Automatic Cell Count using Z-stack .oib image file

Hey guys,
I am pretty new to cellprofiler. I have been trying to create a pipeline for automatic cell counts. We use a confocal microscope to take z-stack (3d) images that are saved in an .oib file. Currently we are using three channels (DAPI, Alexa488, Alexa594) so I am trying to separate the individual channels from that one big .oib file and then use “MakeProjection” to create a flattened image of the z-stack per channel.
Then I used the “EnhanceOrSurpress” on the DAPI images so far and they came out pretty good.
The problem I am encountering is when I try to use “IdentifyPrimaryObject” for some reason I cannot get the advanced settings tweaked to pick up anything from my image. Whenever I change it to not use advanced settings it picks up some particles but I would like to use the advanced settings to pick up all of my cells.
Thank you very much for all your help!
Here is my .oib picture that I am trying to work on:

CellCount_Test_pipeline.cpproj (1.0 MB)

Hi @Sunnyschlecht,

From a quick look, it appears that your lower bounds for your thresholds may be set too high and so it’s excluding all staining.

It’s also worth mentioning that with CellProfiler it’s generally best to make the projections in a separate pipeline, since the image won’t be ready for analysis until all images have been processed.

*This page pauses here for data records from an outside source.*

File: config.mk
export PLATFORM = sky130hd
export DESIGN_NAME = hilo_unit_flat
export DESIGN_NICKNAME = d
export VERILOG_FILES = /design/src/rtl/hilo_pkg.sv /design/src/rtl/hilo_unit_if.sv /design/src/rtl/hilo_unit.sv /design/src/flat_wrapper.sv
export SDC_FILE = /design/constraint.sdc
export NUM_CORES = 1
export LEC_CHECK = 0
export BUFFER_PORTS_ARGS = -buffer_cell sky130_fd_sc_hd__buf_4
export CORE_MARGIN = 3
export CORE_UTILIZATION = 40
export CTS_CLUSTER_SIZE = 14
export DETAILED_ROUTE_END_ITERATION = 10
export HOLD_SLACK_MARGIN = 0.05
export PLACE_DENSITY = 0.7
export SYNTH_ARGS = -nofsm -noshare
export SYNTH_HDL_FRONTEND = slang
export SYNTH_SLANG_ARGS = --single-unit
File: constraint.sdc
create_clock -name clk -period 2.4 [get_ports clk]
set_input_delay 0.12 -clock clk [delete_from_list [all_inputs] [get_ports clk]]
set_output_delay 0.12 -clock clk [all_outputs]
set_load 0.02 [all_outputs]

Per the help dialog for the MakeProjection module:

Keep in mind that the projection image is not immediately available in subsequent modules because the output of this module is not complete until all image processing cycles have completed. Therefore, the projection should be created with a separate pipeline from your analysis pipeline.

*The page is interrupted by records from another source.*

[src/rtl/digit_row_renderer_if.sv]
// Signal bundle between the digit row renderer, the VGA timing generator,
// the digit ROM bank and the colour mux. The renderer uses the master side.
interface digit_row_renderer_if;
    logic         pix_en;     // one-clk pixel tick
    logic [9:0]   hcount;     // current pixel column
    logic [9:0]   vcount;     // current line
    logic         vid_on;     // active-video flag
    logic [3:0]   digit_in;   // glyph value, 1..9 valid
    logic [9:0]   org_x;      // glyph left column
    logic [9:0]   org_y;      // glyph top line
    logic [6:0]   rom_addr;   // row index to ROM bank
    logic [3:0]   rom_digit;  // glyph select to ROM bank (glyph-1)
    logic [127:0] rom_data;   // ROM row, valid one clk after address change
    logic         pix_out;    // serialized glyph pixel
    logic         busy;       // fetch or render in progress

    modport master (
        input  pix_en, hcount, vcount, vid_on, digit_in, org_x, org_y, rom_data,
        output rom_addr, rom_digit, pix_out, busy
    );

    modport slave (
        output pix_en, hcount, vcount, vid_on, digit_in, org_x, org_y, rom_data,
        input  rom_addr, rom_digit, pix_out, busy
    );
endinterface

[src/rtl/digit_row_renderer.sv]
// Digit row renderer: during horizontal blanking it fetches the glyph row
// for the next scan line from the digit ROM bank, latches it, and on that
// line shifts it out MSB-first as a 1-bit pixel stream from column org_x.
// The first bit is emitted on the tick where hcount matches org_x, so
// pix_out lags the column it belongs to by exactly one pixel tick.
module digit_row_renderer #(
    parameter int SPRITE_H = 128,  // glyph height in rows, at most 128
    parameter int H_ACTIVE = 640,  // visible pixels per line
    parameter int H_LOAD   = 640,  // column where the next-line fetch is evaluated
    parameter int V_TOTAL  = 525   // lines per frame
) (
    input  logic                 clk,
    input  logic                 reset,
    digit_row_renderer_if.master bus
);

    typedef enum logic [2:0] {
        S_IDLE,
        S_FETCH,
        S_LATCH,
        S_WAIT_X,
        S_SHIFT
    } state_e;

    state_e         state_q, state_d;
    logic [6:0]     rom_addr_q, rom_addr_d;
    logic [3:0]     rom_digit_q, rom_digit_d;
    logic [127:0]   line_buf_q, line_buf_d;
    logic [6:0]     bit_cnt_q, bit_cnt_d;
    logic           pix_q, pix_d;

    logic [9:0]     next_line;
    logic [9:0]     row;
    logic           digit_ok;
    logic           at_load;
    logic           fetch_ok;
    logic           x_match;

    // Next-line arithmetic and the fetch / origin match conditions.
    always_comb begin
        next_line = (bus.vcount == 10'(V_TOTAL - 1)) ? 10'd0 : bus.vcount + 10'd1;
        // Unsigned 10-bit difference: lines above org_y wrap to a large value
        // and fail the height test below.
        row       = next_line - bus.org_y;
        digit_ok  = (bus.digit_in >= 4'd1) && (bus.digit_in <= 4'd9);
        at_load   = bus.pix_en && (bus.hcount == 10'(H_LOAD));
        fetch_ok  = at_load && (row < 10'(SPRITE_H)) && digit_ok;
        // The origin only matches inside the visible region, so an org_x in
        // blanking never starts a render and WAIT_X is left at H_LOAD instead.
        x_match   = bus.pix_en && (bus.hcount == bus.org_x) &&
                    (bus.hcount < 10'(H_ACTIVE));
    end

    // Next-state and datapath decode for fetch, latch, wait and shift.
    always_comb begin
        // NOTE: every _d takes its _q value first, so no branch can leave one unassigned and infer a latch.
        state_d     = state_q;
        rom_addr_d  = rom_addr_q;
        rom_digit_d = rom_digit_q;
        line_buf_d  = line_buf_q;
        bit_cnt_d   = bit_cnt_q;
        pix_d       = pix_q;

        unique case (state_q)
            S_IDLE: begin
                if (bus.pix_en) begin
                    pix_d = 1'b0;
                end
                if (fetch_ok) begin
                    rom_addr_d  = row[6:0];
                    rom_digit_d = bus.digit_in - 4'd1;
                    state_d     = S_FETCH;
                end
            end

            S_FETCH: begin
                // Give the ROM a full pixel tick to settle on the new address.
                if (bus.pix_en) begin
                    pix_d   = 1'b0;
                    state_d = S_LATCH;
                end
            end

            S_LATCH: begin
                // Single clk, independent of pix_en.
                line_buf_d = bus.rom_data;
                bit_cnt_d  = 7'd0;
                state_d    = S_WAIT_X;
            end

            S_WAIT_X, S_SHIFT: begin
                if (at_load) begin
                    // Clip at the load column: drop the unsent bits and
                    // evaluate the next-line fetch exactly as IDLE would.
                    pix_d      = 1'b0;
                    line_buf_d = '0;
                    state_d    = S_IDLE;
                    if (fetch_ok) begin
                        rom_addr_d  = row[6:0];
                        rom_digit_d = bus.digit_in - 4'd1;
                        state_d     = S_FETCH;
                    end
                end else if ((state_q == S_SHIFT && bus.pix_en) ||
                             (state_q == S_WAIT_X && x_match)) begin
                    pix_d      = line_buf_q[127] & bus.vid_on;
                    line_buf_d = {line_buf_q[126:0], 1'b0};
                    bit_cnt_d  = bit_cnt_q + 7'd1;
                    if (state_q == S_WAIT_X) begin
                        state_d = S_SHIFT;
                    end else if (bit_cnt_q == 7'd127) begin
                        state_d = S_IDLE;
                    end
                end
            end

            default: begin
                state_d = S_IDLE;
            end
        endcase
    end

    // State and datapath registers with synchronous reset.
    always_ff @(posedge clk) begin
        // NOTE: sequential state uses non-blocking assignments so every register samples pre-edge values.
        if (reset) begin
            state_q     <= S_IDLE;
            rom_addr_q  <= 7'd0;
            rom_digit_q <= 4'd0;
            // NOTE: the row buffer is cleared on reset so a stale glyph row can never be shifted out.
            line_buf_q  <= '0;
            bit_cnt_q   <= 7'd0;
            pix_q       <= 1'b0;
        end else begin
            state_q     <= state_d;
            rom_addr_q  <= rom_addr_d;
            rom_digit_q <= rom_digit_d;
            line_buf_q  <= line_buf_d;
            bit_cnt_q   <= bit_cnt_d;
            pix_q       <= pix_d;
        end
    end

    // Output drive.
    always_comb begin
        bus.rom_addr  = rom_addr_q;
        bus.rom_digit = rom_digit_q;
        bus.pix_out   = pix_q;
        bus.busy      = (state_q != S_IDLE);
    end

endmodule

[src/flat_wrapper.sv]
// flat-port wrapper written by rule: the top's interface ports become plain ports
module digit_row_renderer_flat 
#(
    parameter int SPRITE_H = 128,                                      
    parameter int H_ACTIVE = 640,                            
    parameter int H_LOAD   = 640,                                                  
    parameter int V_TOTAL  = 525                     
)
  (clk, reset, bus_pix_en, bus_hcount, bus_vcount, bus_vid_on, bus_digit_in, bus_org_x, bus_org_y, bus_rom_data, bus_rom_addr, bus_rom_digit, bus_pix_out, bus_busy);
  digit_row_renderer_if bus_i ();
  input  logic clk;
  input  logic reset;
  input wire logic [$bits(bus_i.pix_en)-1:0] bus_pix_en;
  input wire logic [$bits(bus_i.hcount)-1:0] bus_hcount;
  input wire logic [$bits(bus_i.vcount)-1:0] bus_vcount;
  input wire logic [$bits(bus_i.vid_on)-1:0] bus_vid_on;
  input wire logic [$bits(bus_i.digit_in)-1:0] bus_digit_in;
  input wire logic [$bits(bus_i.org_x)-1:0] bus_org_x;
  input wire logic [$bits(bus_i.org_y)-1:0] bus_org_y;
  input wire logic [$bits(bus_i.rom_data)-1:0] bus_rom_data;
  output wire logic [$bits(bus_i.rom_addr)-1:0] bus_rom_addr;
  output wire logic [$bits(bus_i.rom_digit)-1:0] bus_rom_digit;
  output wire logic [$bits(bus_i.pix_out)-1:0] bus_pix_out;
  output wire logic [$bits(bus_i.busy)-1:0] bus_busy;
  assign bus_i.pix_en = bus_pix_en;
  assign bus_i.hcount = bus_hcount;
  assign bus_i.vcount = bus_vcount;
  assign bus_i.vid_on = bus_vid_on;
  assign bus_i.digit_in = bus_digit_in;
  assign bus_i.org_x = bus_org_x;
  assign bus_i.org_y = bus_org_y;
  assign bus_i.rom_data = bus_rom_data;
  assign bus_rom_addr = bus_i.rom_addr;
  assign bus_rom_digit = bus_i.rom_digit;
  assign bus_pix_out = bus_i.pix_out;
  assign bus_busy = bus_i.busy;
  digit_row_renderer #(.SPRITE_H(SPRITE_H), .H_ACTIVE(H_ACTIVE), .H_LOAD(H_LOAD), .V_TOTAL(V_TOTAL)) u_core (.clk(clk), .reset(reset), .bus(bus_i));
endmodule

Generally, we’d approach this by running the MakeProjection module and then SaveImages to write that projection into a file. Those projected images can then be used in an analysis pipeline.

As you have a lot of slices with minimal data, you may also want to use maximum intensity for your projections rather than average. This may allow you to detect cells without needing an Enhance step.

Hope that helps

1 Like

Hello @DStirling

Thank you very much for your help. That really makes a lot of sense. What would you recommend then? Should I process the individual channels with “MakeProjections”, save them and put them into a new pipeline to analyze the z-stack?
What would you recommend for the lower bounds to be? Should i measure the length of my average cell diameter?
Thank you for all your help. I will try to make a separate analysis pipeline now!

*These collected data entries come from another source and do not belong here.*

<file path="src/rtl/stage_sequencer_pkg.sv">
// stage_sequencer_pkg: stage encodings shared by the sequencer and its bench
package stage_sequencer_pkg;
  localparam int STAGE_W = 4;
  typedef enum logic [STAGE_W-1:0] {
    STAGE_INIT     = 4'd0,
    STAGE_IF       = 4'd1,
    STAGE_IF_WAIT  = 4'd2,
    STAGE_ID       = 4'd3,
    STAGE_EX       = 4'd4,
    STAGE_MEM      = 4'd5,
    STAGE_MEM_WAIT = 4'd6,
    STAGE_WB       = 4'd7,
    STAGE_HALT     = 4'd8
  } stage_e;
endpackage

</file>
<file path="src/rtl/stage_wait_timer.sv">
// stage_wait_timer: saturating wait counter with clear and per-use done limit
module stage_wait_timer #(
  parameter int WAIT_W = 4
) (
  input  logic              clk,
  input  logic              reset,
  input  logic              clr,
  input  logic [WAIT_W-1:0] limit,
  output logic              done
);
  logic [WAIT_W-1:0] cnt_q, cnt_d;
  always_comb cnt_d = clr ? '0 : (&cnt_q ? cnt_q : cnt_q + 1'b1);
  always_ff @(posedge clk) cnt_q <= reset ? '0 : cnt_d;
  assign done = cnt_q >= limit;
endmodule

</file>
<file path="src/rtl/stage_sequencer.sv">
// stage_sequencer: multicycle stage controller with memory waits, halt/step and retire counter
module stage_sequencer
  import stage_sequencer_pkg::*;
#(
  parameter int IF_WAIT_CYC  = 1,
  parameter int MEM_WAIT_CYC = 1,
  parameter int WAIT_W       = 4,
  parameter int CNT_W        = 32
) (
  input  logic               clk,
  input  logic               reset,
  input  logic               imem_ready,
  input  logic               dmem_ready,
  input  logic               halt_req,
  input  logic               step_mode,
  input  logic               step_pulse,
  output logic               pc_wren,
  output logic               if_id_wren,
  output logic               id_ex_wren,
  output logic               ex_mem_wren,
  output logic               mem_wb_wren,
  output logic               ram_wren,
  output logic               reg_wren,
  output logic               stage_clear,
  output logic [STAGE_W-1:0] stage,
  output logic               halted,
  output logic               retire,
  output logic [CNT_W-1:0]   retired_count
);
  localparam logic [WAIT_W-1:0] IF_LIM  = WAIT_W'(IF_WAIT_CYC - 1);
  localparam logic [WAIT_W-1:0] MEM_LIM = WAIT_W'(MEM_WAIT_CYC - 1);
  stage_e stage_q, stage_d;
  logic [CNT_W-1:0] retired_count_q, retired_count_d;
  logic wait_done, if_done, mem_done;
  stage_wait_timer #(.WAIT_W(WAIT_W)) u_timer (
    .clk   (clk),
    .reset (reset),
    .clr   (stage_q == STAGE_IF || stage_q == STAGE_MEM),
    .limit (stage_q == STAGE_MEM_WAIT ? MEM_LIM : IF_LIM),
    .done  (wait_done)
  );
  assign if_done  = stage_q == STAGE_IF_WAIT && wait_done && imem_ready;
  assign mem_done = stage_q == STAGE_MEM_WAIT && wait_done && dmem_ready;
  always_comb begin
    stage_d = stage_q;
    case (stage_q)
      STAGE_INIT:     stage_d = STAGE_IF;
      STAGE_IF:       stage_d = STAGE_IF_WAIT;
      STAGE_IF_WAIT:  stage_d = if_done ? STAGE_ID : STAGE_IF_WAIT;
      STAGE_ID:       stage_d = STAGE_EX;
      STAGE_EX:       stage_d = STAGE_MEM;
      STAGE_MEM:      stage_d = STAGE_MEM_WAIT;
      STAGE_MEM_WAIT: stage_d = mem_done ? STAGE_WB : STAGE_MEM_WAIT;
      STAGE_WB:       stage_d = (halt_req || step_mode) ? STAGE_HALT : STAGE_IF;
      STAGE_HALT:     stage_d = (!halt_req && (!step_mode || step_pulse)) ? STAGE_IF : STAGE_HALT;
      default:        stage_d = STAGE_INIT;
    endcase
    retired_count_d = retire ? retired_count_q + 1'b1 : retired_count_q;
  end
  always_ff @(posedge clk) begin
    stage_q         <= reset ? STAGE_INIT : stage_d;
    retired_count_q <= reset ? '0 : retired_count_d;
  end
  assign stage         = stage_q;
  assign if_id_wren    = if_done;
  assign id_ex_wren    = stage_q == STAGE_ID;
  assign ex_mem_wren   = stage_q == STAGE_EX;
  assign pc_wren       = stage_q == STAGE_MEM;
  assign ram_wren      = stage_q == STAGE_MEM;
  assign mem_wb_wren   = mem_done;
  assign reg_wren      = stage_q == STAGE_WB;
  assign retire        = stage_q == STAGE_WB;
  assign stage_clear   = stage_q == STAGE_WB || stage_q == STAGE_INIT;
  assign halted        = stage_q == STAGE_HALT;
  assign retired_count = retired_count_q;
endmodule

</file>
<file path="config.mk">
export PLATFORM = sky130hd
export DESIGN_NAME = stage_sequencer
export DESIGN_NICKNAME = d
export VERILOG_FILES = /design/src/rtl/stage_sequencer_pkg.sv /design/src/rtl/stage_wait_timer.sv /design/src/rtl/stage_sequencer.sv
export SDC_FILE = /design/constraint.sdc
export NUM_CORES = 1
export LEC_CHECK = 0
export CORE_MARGIN = 2
export CORE_UTILIZATION = 40
export DETAILED_ROUTE_END_ITERATION = 8
export DONT_BUFFER_PORTS = 1
export GPL_TIMING_DRIVEN = 1
export PLACE_DENSITY = 0.5
export SYNTH_ARGS = -nofsm -noshare
export SYNTH_HDL_FRONTEND = slang
export SYNTH_SLANG_ARGS = --single-unit
</file>
<file path="constraint.sdc">
create_clock -name clk -period 3.7 [get_ports clk]
set_input_delay 0.555 -clock clk [delete_from_list [all_inputs] [get_ports clk]]
set_output_delay 0.555 -clock clk [all_outputs]
set_load 0.01 [all_outputs]
</file>
==> results.yml <==
outcome:
  status: "finished, final reports clean"
worst_setup_path:
  r2r_start: "stage[0]$_SDFF_PP0_"
  rrSetupSlack_ns: 1.36
  crit_arrival_ns: 2.55
  r2r_cells: 4
  reg2reg_to: "retired_count[20]$_SDFFE_PP0P_"
  max_stage_delay_ns: 0.69
  cp_cell_sequence: "nand4b_4 -> or4_4 -> or4_1 -> a21oi_1"
  cp.required_ns: 3.92
  critPathLaunchType: "register"
  end_kind: "register"
  cp_max_fo: 15
  crit_slowest_cell: "or4_4"
  critPathBufInv: 0
  crit_type: "register to register"
  critPathTopFamily: "simple AND/OR/NAND/NOR gates"
floorplan:
  ios: 53
  fp.dieW_um: 72.55
  die-area_sq_um: 5263
  die_height_um: 72.55
  num_rows: 24
  coreArea_sq_um: 4444
  initial_core_util: 0.4229
detailed_routing:
  remaining_drc_errors: 0
  drtPass1Iterations: 4
  vias: 1722
  ant_nets: 0
  postRouteWirelength_um: 4607
  routed_via_density: 6.239
  wl_per_cell_um: 16.69
  drt-initial-drc-count: 84
cts:
  cts_setup_buffers: 0
  hold_buffers: 0
  cts_tree: "done"
  cts.sinks: 36
  cts_buffer_depth: 2
  clk_pin_slew_ns: 0.07
  cts_buffers: 5
  clk_latency_ns: 0.29
  ctsHtreeMaxLevel: 2
  cts_resized: 0
  cts_root_buf: "clkbuf_8"
cells_and_area:
  fin_nets: 231
  final_layout_size_suffix_gt1_frac: 0.06696
  diodes: 0
  syn_to_final_growth_pct: 7.789
  final_common_cell: "dfxtp_1"
  final_cell_mix: "dfxtp_1, a21oi_1, nand2_1, nor2_1, or4_1"
  design_area_sq_um: 2026
logic_synthesis:
  synthTopCellsByArea: "dfxtp_1, a21oi_1, or4_1"
  synthCells: 230
  syn-num-nets: 238
  syn_area_sq_um: 1879
  yosysWarnings: 0
  synth-seq-area-share: 0.3835
  synth_edf_count: 0
  synth_top_area_share: 0.3835
  yosys.area.top_type: "dfxtp_1"
  synth.avg_cell_area_sq_um: 8.171
  async_reset_ff_frac: 0
  ys_types: 33
  synth-seq-cells: 36
  ys.flop_type: "dfxtp_1"
power_and_ir_drop:
  p_sw_mw: 0.1813
  p_leak_nw: 0.6493
  p_clk_frac: 0.522
  p_seq_frac: 0.444
  comb_power_share: 0.034
  power_density_nw_per_um2: 455.9
  sw_frac_of_total: 0.1963
  ir_drop_mv: 0.2578
  internal-power_mw: 0.7422
grt:
  grt_max_degree: 41
  grt_pass1_vias: 1580
  antenna_found_initial: 0
  grt.overflow.total: 0
  grt_first_pass_wirelength_um: 7396
  grt_usage: 0.1782
place:
  postPlaceCellArea_sq_um: 1867
  gp_congestion: 0.7265
  hpwl_um: 3162
  port-buffer-count: 0
timing:
  fin_worst_skew_ns: 0.002532
  max_freq_ghz: 0.4282
  hold_viol_final: 0
  rsz0062_at_grt: "false"
  slew_violations: 0
  worst_pin_slew_ns: 0.6699
  min_period_over_period: 0.6312
  final.min_clock_period_ns: 2.335
  relSlewSlack: 0.5524
  holdWs_ns: 0.3297
  fin_setup_tns_ns: 0
  finalSetupViolCount: 0
hold_path:
  holdCritPathClass: "primary input to register"
  whs_endpoint: "retired_count[24]$_SDFFE_PP0P_"
  whs_path_depth: 1
  hold_path_startpoint: "reset"
job:
  drv_cap: 0
## synth_stat cells, types with 2 or more instances
master    instances
a21oi_1          25
inv_1             7
buf_4             5
dfxtp_1          36
nor2_1           13
o31ai_1          10
buf_2             2
nor2b_1           4
clkbuf_1          7
xnor2_1           4
a211oi_1          2
or3_1             8
o21ai_0          10
nand2_1          20
nor4_1            6
and2_1            4
nand2b_1          2
or4_1            12
nand3_1          10
and3_1            3
and4_1            4
nand4_1          11
mux2_2            4
nor3_1            8
xor2_1            5
## per-layer routing
metal	track usage	vias to the layer above	routed length [um]
met2	0.2848	73	2076
met1	0.2226	805	2119
met5	0	-	0
met4	0.07407	0	82
met3	0.05417	9	327
li1	-	835	-
## sequential cells by signal, summed over array words and instances, names as in the netlist
signal and flops:
retired_count 32, stage 4
## logic make-up after synthesis
group           synth area share
flops                     0.3835
compound gates            0.1458
mux                      0.02397
simple gates              0.3389
xor+xnor                 0.04194
buf+inv                  0.05926
fa+ha+maj               0.006657
## worst max-delay path by stage
stage,start,to,depth (start not counted)
3_5_place_dp,stage[0]$_SDFF_PP0_,retired_count[20]$_SDFFE_PP0P_,4
2_1_floorplan,retired_count[15]$_SDFFE_PP0P_,retired_count[31]$_SDFFE_PP0P_,5
6_report,stage[0]$_SDFF_PP0_,retired_count[20]$_SDFFE_PP0P_,4
3_3_place_gp,stage[0]$_SDFF_PP0_,retired_count[19]$_SDFFE_PP0P_,5
4_1_cts,stage[0]$_SDFF_PP0_,retired_count[20]$_SDFFE_PP0P_,4
5_1_grt,stage[0]$_SDFF_PP0_,retired_count[21]$_SDFFE_PP0P_,5
## worst reg2reg max path, delay by kind of cell, from the launching register on
| kind | cells | cell delay [ns] |
|---|---|---|
| AND/OR/NAND/NOR | 3 | 1.47 |
| flip-flops | 1 | 0.64 |
| AO/OA/AOI/OAI | 1 | 0.17 |
## metrics by stage
step | utilization | total power [mW] | worst slack [ns] | instances
3_5_place_dp | 0.4200 | 0.4502 | 1.377 | 268
3_3_place_gp | 0.4200 | 0.4477 | 1.468 | 268
5_1_grt | 0.4558 | 0.9548 | 1.160 | 276
4_1_cts | 0.4558 | 0.9354 | 1.361 | 276
2_1_floorplan | - | 0.4542 | 1.732 | 230
6_report | 0.4558 | 0.9234 | 1.365 | 276
## power groups by stage
stage,registers [mW],clock network (mW),logic (mW)
after floorplan,0.406,0,0.0487
after detailed placement,0.419,0,0.0313
after global routing,0.411,0.508,0.0354
after global placement,0.417,0,0.0303
final,0.410,0.482,0.0312
after CTS,0.410,0.494,0.0314
## cell type report
| class | count | area [sq um] |
|---|---|---|
| multi-input cells | 172 | 1047 |
| fillers | 443 | 2419 |
| inverters | 7 | 26.28 |
| clock inverters | 3 | 90.09 |
| flip-flops and latches | 36 | 720.7 |
| clock buffers | 5 | 68.82 |
| well taps | 52 | 65.06 |
| repair buffers | 1 | 7.507 |
Note: power is estimated with default switching activity, not from simulation.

Yup, the easiest solution would be to adapt your current pipeline (which has names and groups set up) to make projections for each channel and then save each projection for use in a new pipeline.

What would you recommend for the lower bounds to be? Should i measure the length of my average cell diameter?

Threshold bounds should be determined by looking at the intensity of the image itself. Without the projection on hand it’s hard to guess, but if you open such an image in a window in CellProfiler you can hover over a pixel to get it’s intensity value. Threshold boundaries are most useful in situations where some of your images may be blank, as this will then prevent automatic thresholding from trying to find something to detect and pulling out nothing but noise. Generally I’d place the minimum just above the normal range of background intensity that you don’t want to detect.

Measuring cell length is useful for setting the object size filters, and there’s a measurement tool for doing so in the tools menu of image preview windows.

Thank you very much for your fast reply again. I managed to create separate pipelines. One that just does MakeProjections and saves the images as a tiff.
I changed the analysis pipeline to fit the three channels for the image and it seems to be working better at least for DAPI.
I am still having a little bit of trouble trying to make cellprofiler distinguish between clumps of cells that are very close to each other. I can see in the outline of the IdentifyPrimaryObjects, that it separates the cells very good, however in the actual counting window (where it shows colored circular dots for each cell) it doesn’t distinguish it very well. Any idea how I can fix that?
Also, when I am adding my second channel (Alexa488, since 594 has no cells in this picture) cellprofiler has a hard time distinguishing what cells are since some of the cells look more like speckles and are not brightly labeled. I can see the outlines of my cells in purple, which means that cellprofiler is excluding them, but i cannot get to tweak my settings right for it to pick up all the cells. I got it to the point where my cells show the purple outline but everything else that I am trying just makes the borders of my cells worse.
Thank you so much for your help!
Greatly appreciated!

CellCount_Test_pipeline_NEW.cpproj (808.7 KB)

It’s not entirely clear to me what the problem in the screenshot is. There appears to be a lot of noise on the image and only a few cells. I’m not sure how large a cell is here, but you may want to tweak the declumping settings further, particularly disabling the “remove holes” option before attempting to declump.

Regarding the outlines, those cells highlighted in blue/purple are being discarded for being outside the size filter you’ve set in ‘expected diameter’. You can disable that exclusion in the module settings or refine the limits/threshold to get them to be a more appropriate size.

When working with multiple stains it’s generally best to identify the objects with one wavelength, then use that segmentation to measure staining in other wavelengths. Do you absolutely need to detect them in both wavelengths separately?